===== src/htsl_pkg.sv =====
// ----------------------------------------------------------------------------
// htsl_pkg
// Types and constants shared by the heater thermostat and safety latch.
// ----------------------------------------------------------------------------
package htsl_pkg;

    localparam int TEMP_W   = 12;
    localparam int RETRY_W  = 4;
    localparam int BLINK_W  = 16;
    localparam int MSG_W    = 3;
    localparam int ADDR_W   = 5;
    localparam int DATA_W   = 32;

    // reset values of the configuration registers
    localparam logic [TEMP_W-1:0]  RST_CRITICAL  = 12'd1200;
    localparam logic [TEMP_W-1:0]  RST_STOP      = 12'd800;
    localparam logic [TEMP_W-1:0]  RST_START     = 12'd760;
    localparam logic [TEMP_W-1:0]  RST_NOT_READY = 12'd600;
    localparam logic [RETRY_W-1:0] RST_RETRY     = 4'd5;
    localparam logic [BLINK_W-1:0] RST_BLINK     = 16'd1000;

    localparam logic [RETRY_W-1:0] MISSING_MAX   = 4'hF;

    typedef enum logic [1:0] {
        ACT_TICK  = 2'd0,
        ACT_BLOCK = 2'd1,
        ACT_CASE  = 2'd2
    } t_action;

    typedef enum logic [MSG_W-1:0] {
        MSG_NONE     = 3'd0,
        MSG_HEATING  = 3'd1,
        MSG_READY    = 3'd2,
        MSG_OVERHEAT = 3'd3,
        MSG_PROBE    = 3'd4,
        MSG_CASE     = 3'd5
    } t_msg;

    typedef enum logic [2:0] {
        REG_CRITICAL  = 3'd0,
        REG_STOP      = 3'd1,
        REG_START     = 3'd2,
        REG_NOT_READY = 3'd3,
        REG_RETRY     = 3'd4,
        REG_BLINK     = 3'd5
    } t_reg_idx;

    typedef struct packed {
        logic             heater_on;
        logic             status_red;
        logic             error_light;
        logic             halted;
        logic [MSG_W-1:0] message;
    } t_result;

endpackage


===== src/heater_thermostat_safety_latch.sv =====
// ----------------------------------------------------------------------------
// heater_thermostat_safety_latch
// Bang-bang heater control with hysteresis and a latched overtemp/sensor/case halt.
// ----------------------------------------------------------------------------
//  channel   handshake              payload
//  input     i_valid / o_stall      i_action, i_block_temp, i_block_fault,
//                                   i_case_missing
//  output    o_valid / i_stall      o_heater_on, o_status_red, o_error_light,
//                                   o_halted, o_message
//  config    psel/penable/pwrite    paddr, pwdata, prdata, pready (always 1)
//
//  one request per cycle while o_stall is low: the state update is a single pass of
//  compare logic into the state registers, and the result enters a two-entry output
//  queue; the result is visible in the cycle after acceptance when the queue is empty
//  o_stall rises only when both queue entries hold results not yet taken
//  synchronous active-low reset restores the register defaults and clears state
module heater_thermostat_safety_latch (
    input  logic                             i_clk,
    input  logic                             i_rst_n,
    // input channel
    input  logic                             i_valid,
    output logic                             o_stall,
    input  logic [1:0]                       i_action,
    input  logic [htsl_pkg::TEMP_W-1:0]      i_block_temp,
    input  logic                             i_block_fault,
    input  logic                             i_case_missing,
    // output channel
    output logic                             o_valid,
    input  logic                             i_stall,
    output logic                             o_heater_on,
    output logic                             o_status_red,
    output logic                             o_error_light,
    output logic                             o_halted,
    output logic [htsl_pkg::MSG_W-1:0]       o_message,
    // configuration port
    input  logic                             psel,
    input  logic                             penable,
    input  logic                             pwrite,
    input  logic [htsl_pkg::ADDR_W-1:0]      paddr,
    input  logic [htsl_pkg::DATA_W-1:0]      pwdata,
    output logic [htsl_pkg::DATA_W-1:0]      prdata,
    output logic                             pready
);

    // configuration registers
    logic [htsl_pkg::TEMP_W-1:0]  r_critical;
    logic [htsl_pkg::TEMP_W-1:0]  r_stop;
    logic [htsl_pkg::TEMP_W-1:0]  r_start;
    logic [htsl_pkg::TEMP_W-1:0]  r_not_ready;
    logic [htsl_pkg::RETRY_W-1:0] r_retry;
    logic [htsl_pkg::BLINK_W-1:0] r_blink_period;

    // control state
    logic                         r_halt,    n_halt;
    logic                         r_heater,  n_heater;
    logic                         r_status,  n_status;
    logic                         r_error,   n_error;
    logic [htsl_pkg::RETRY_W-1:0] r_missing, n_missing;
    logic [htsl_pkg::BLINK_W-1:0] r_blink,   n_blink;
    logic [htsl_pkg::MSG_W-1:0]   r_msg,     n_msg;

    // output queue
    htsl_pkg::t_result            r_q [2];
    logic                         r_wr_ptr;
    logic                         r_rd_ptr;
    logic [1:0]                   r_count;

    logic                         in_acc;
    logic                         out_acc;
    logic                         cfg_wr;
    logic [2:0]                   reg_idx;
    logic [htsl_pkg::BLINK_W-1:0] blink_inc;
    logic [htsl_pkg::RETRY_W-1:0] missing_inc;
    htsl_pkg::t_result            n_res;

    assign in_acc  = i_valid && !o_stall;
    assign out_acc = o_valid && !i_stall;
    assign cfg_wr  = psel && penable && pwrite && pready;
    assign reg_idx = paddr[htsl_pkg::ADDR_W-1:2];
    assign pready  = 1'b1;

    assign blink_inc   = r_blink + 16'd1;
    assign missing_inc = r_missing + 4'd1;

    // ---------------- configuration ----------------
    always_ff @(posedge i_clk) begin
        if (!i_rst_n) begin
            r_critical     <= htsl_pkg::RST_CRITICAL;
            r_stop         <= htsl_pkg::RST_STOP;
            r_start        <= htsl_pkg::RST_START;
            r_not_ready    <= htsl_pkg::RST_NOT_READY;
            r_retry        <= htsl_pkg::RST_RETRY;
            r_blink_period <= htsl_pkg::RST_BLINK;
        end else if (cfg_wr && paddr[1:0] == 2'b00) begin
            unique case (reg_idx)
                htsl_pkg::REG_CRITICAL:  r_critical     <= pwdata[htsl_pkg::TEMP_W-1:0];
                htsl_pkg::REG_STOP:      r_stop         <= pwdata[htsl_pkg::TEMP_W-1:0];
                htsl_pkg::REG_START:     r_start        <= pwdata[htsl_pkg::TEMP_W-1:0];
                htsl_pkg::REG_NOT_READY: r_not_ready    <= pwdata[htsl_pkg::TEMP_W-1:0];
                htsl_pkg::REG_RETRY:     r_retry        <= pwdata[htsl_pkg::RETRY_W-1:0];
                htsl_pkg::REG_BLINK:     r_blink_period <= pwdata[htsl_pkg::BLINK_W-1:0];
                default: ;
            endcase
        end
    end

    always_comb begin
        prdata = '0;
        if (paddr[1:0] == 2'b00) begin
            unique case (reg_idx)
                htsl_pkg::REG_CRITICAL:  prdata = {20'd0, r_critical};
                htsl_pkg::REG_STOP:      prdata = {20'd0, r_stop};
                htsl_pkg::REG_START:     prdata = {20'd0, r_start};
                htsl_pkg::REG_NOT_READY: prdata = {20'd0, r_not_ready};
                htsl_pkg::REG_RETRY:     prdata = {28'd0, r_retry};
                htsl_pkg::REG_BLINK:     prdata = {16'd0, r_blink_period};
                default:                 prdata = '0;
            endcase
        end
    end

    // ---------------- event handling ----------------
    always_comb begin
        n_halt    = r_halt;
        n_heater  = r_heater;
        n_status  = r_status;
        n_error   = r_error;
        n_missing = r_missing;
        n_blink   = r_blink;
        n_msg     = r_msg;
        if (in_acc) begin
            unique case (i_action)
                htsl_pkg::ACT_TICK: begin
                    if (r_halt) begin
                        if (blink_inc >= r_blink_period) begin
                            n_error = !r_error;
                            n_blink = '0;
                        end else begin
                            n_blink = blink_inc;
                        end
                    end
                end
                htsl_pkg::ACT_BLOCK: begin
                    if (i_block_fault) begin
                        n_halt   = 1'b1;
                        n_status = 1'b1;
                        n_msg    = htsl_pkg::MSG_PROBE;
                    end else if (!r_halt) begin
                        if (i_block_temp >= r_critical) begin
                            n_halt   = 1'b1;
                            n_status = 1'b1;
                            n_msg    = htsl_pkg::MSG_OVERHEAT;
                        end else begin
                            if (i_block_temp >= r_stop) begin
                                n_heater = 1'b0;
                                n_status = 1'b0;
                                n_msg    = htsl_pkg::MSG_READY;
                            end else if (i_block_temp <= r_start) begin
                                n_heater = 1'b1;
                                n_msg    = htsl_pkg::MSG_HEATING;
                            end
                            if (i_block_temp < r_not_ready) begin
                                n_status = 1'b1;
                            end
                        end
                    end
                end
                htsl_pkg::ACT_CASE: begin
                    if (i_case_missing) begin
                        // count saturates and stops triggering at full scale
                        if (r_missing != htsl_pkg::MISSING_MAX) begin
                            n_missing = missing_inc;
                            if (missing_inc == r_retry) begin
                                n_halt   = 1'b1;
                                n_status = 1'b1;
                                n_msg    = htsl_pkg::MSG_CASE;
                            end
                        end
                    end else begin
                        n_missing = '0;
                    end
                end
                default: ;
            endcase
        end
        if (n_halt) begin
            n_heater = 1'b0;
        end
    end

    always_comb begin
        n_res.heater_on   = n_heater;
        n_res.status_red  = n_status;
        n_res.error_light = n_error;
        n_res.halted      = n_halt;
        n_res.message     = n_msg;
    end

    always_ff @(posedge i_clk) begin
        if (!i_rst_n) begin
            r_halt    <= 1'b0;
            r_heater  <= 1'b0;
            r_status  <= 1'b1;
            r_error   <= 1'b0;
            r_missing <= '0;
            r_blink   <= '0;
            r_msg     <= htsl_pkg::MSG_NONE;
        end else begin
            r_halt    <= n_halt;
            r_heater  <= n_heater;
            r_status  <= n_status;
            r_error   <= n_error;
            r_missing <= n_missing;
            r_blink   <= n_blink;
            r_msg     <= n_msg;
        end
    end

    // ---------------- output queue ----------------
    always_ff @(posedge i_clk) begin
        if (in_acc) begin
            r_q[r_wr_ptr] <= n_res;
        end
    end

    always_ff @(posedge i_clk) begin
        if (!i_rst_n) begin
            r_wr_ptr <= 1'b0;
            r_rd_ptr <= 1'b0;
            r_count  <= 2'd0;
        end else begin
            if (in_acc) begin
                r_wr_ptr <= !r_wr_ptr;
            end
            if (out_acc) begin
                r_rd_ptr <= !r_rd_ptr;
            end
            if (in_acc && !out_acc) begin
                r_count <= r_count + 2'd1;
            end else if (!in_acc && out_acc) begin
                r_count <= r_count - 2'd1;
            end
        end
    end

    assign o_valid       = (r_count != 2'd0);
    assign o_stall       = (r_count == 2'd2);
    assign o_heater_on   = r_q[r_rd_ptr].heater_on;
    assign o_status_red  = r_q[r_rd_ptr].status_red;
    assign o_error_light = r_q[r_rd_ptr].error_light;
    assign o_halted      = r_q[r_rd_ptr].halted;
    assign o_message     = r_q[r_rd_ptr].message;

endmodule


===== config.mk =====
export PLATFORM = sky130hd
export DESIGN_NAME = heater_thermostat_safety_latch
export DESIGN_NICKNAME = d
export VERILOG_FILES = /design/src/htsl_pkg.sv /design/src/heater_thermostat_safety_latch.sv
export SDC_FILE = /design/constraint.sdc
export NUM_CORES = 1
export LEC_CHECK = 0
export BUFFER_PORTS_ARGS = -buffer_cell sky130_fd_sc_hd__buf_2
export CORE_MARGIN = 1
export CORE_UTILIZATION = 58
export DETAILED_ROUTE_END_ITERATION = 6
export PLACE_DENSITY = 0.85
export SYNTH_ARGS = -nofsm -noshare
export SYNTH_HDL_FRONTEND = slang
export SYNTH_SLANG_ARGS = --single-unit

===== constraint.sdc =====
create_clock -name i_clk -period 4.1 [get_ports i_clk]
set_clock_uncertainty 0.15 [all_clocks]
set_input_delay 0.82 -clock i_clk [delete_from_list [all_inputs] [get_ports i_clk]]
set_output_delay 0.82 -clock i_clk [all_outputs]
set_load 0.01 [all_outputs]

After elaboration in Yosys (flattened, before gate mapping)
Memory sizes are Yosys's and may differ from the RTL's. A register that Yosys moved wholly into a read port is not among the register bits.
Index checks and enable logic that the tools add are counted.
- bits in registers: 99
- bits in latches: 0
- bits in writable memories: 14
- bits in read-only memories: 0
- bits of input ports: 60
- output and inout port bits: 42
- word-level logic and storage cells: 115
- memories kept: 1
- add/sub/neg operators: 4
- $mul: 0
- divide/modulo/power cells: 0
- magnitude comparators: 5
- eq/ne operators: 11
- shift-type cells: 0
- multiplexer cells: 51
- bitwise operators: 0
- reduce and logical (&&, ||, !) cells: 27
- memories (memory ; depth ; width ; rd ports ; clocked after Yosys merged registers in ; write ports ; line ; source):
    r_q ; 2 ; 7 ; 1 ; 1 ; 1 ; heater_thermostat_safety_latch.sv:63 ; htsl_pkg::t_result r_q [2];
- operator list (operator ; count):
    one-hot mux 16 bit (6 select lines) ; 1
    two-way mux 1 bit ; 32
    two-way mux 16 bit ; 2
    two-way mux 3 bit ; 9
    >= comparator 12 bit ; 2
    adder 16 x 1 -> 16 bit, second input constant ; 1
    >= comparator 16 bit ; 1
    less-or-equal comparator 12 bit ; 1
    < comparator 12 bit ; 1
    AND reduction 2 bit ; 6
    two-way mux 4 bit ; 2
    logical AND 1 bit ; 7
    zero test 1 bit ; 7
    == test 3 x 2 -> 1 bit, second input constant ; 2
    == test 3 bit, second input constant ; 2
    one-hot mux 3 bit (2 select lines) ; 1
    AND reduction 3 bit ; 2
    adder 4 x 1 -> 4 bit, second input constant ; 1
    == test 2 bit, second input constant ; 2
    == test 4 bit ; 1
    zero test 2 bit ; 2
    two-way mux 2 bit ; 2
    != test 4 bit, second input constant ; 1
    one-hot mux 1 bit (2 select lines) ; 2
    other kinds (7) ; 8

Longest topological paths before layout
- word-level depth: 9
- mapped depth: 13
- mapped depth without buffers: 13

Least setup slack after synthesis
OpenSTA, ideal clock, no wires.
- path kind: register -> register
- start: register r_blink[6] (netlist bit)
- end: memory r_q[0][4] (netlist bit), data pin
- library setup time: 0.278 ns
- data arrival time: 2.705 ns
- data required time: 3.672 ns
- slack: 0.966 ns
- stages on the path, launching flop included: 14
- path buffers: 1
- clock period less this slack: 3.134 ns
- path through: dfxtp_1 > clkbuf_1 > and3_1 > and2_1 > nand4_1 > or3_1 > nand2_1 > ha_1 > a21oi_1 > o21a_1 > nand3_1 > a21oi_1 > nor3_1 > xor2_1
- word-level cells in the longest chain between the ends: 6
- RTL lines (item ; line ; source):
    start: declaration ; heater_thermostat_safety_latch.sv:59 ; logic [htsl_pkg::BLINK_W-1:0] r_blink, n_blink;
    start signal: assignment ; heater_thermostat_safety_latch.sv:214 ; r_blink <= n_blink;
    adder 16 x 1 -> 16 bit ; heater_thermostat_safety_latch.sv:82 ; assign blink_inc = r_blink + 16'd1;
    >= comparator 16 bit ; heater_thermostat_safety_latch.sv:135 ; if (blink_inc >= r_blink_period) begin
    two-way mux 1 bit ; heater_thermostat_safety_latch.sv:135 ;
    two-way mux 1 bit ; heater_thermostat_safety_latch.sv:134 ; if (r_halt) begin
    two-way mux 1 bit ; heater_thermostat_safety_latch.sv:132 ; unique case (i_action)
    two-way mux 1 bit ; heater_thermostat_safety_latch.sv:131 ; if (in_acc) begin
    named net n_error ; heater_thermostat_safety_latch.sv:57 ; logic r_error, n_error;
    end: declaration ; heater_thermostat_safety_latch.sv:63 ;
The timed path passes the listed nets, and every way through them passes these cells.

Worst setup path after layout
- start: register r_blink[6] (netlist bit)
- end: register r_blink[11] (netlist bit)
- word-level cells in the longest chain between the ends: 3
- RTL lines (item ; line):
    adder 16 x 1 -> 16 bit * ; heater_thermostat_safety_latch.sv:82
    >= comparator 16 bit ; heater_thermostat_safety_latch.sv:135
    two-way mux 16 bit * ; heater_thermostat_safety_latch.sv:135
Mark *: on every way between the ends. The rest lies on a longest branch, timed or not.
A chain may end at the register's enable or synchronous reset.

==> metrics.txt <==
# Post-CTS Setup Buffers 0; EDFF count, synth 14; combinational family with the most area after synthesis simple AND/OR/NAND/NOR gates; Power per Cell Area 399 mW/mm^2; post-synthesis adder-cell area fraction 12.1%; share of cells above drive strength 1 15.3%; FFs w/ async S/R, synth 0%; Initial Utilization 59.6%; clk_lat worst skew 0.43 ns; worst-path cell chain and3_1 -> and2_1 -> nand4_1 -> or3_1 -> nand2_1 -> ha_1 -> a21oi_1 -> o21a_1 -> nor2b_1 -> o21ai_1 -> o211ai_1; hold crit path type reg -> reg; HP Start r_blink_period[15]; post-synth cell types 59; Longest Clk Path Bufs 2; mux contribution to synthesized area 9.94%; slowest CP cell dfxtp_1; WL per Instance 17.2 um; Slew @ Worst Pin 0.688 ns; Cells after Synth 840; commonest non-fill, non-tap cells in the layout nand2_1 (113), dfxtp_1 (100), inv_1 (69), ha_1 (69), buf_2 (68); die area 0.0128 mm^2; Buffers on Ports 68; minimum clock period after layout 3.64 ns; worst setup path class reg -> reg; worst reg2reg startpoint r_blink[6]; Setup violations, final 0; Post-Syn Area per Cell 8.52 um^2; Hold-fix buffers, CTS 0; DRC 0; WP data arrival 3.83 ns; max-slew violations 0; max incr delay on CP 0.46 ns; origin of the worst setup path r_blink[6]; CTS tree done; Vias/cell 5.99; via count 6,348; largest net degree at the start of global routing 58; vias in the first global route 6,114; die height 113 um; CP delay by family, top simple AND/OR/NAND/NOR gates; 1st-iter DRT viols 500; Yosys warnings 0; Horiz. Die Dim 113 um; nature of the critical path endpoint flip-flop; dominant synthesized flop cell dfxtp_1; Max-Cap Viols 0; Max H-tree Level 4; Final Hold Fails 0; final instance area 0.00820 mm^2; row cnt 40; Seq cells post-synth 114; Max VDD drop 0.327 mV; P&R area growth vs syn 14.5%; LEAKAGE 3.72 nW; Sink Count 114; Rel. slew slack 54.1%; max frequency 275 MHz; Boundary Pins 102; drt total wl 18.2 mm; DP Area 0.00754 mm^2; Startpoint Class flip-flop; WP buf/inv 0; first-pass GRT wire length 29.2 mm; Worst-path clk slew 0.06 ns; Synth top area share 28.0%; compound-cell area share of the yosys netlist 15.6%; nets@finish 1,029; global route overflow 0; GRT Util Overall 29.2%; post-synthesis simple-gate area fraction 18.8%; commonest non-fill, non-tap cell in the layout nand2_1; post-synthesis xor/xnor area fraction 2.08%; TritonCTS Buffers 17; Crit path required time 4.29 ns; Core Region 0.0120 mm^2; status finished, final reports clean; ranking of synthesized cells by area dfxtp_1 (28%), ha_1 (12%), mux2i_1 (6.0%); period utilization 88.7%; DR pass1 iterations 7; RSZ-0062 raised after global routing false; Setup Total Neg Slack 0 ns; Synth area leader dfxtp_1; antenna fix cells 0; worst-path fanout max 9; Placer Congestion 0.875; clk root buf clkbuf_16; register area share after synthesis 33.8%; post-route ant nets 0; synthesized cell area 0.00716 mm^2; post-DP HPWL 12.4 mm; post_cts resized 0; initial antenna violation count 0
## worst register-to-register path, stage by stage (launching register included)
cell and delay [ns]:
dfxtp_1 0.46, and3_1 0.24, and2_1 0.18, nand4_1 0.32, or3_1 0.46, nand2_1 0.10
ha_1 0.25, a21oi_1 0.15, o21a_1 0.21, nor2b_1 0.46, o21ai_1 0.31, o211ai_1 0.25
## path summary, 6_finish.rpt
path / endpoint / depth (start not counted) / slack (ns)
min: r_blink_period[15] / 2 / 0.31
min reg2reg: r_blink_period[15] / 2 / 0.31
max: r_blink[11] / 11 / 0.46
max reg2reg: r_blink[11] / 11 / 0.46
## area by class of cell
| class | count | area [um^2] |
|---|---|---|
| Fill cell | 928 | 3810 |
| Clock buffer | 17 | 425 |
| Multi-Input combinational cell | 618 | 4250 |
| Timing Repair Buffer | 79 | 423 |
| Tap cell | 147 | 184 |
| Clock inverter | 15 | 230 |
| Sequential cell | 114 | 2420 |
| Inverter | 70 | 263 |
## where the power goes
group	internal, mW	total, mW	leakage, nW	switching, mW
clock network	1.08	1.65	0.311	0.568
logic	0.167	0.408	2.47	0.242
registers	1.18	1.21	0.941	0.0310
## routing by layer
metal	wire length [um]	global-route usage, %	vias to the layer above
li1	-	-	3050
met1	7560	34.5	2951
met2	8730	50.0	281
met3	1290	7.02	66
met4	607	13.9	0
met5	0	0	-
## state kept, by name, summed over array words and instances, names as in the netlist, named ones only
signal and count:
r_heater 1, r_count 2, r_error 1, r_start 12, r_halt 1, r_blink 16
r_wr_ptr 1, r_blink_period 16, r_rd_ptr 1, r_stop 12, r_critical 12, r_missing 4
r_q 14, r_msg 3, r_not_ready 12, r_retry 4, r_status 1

═══

§ **Task instructions**: Extract the lines above, from the first one through the one containing "localparam logic [BLINK_W-1:0]", and return only those, unchanged.

§ **Output**:
===== src/htsl_pkg.sv =====
// ----------------------------------------------------------------------------
// htsl_pkg
// Types and constants shared by the heater thermostat and safety latch.
// ----------------------------------------------------------------------------
package htsl_pkg;

    localparam int TEMP_W   = 12;
    localparam int RETRY_W  = 4;
    localparam int BLINK_W  = 16;
    localparam int MSG_W    = 3;
    localparam int ADDR_W   = 5;
    localparam int DATA_W   = 32;

    // reset values of the configuration registers
    localparam logic [TEMP_W-1:0]  RST_CRITICAL  = 12'd1200;
    localparam logic [TEMP_W-1:0]  RST_STOP      = 12'd800;
    localparam logic [TEMP_W-1:0]  RST_START     = 12'd760;
    localparam logic [TEMP_W-1:0]  RST_NOT_READY = 12'd600;
    localparam logic [RETRY_W-1:0] RST_RETRY     = 4'd5;
    localparam logic [BLINK_W-1:0] RST_BLINK     = 16'd1000;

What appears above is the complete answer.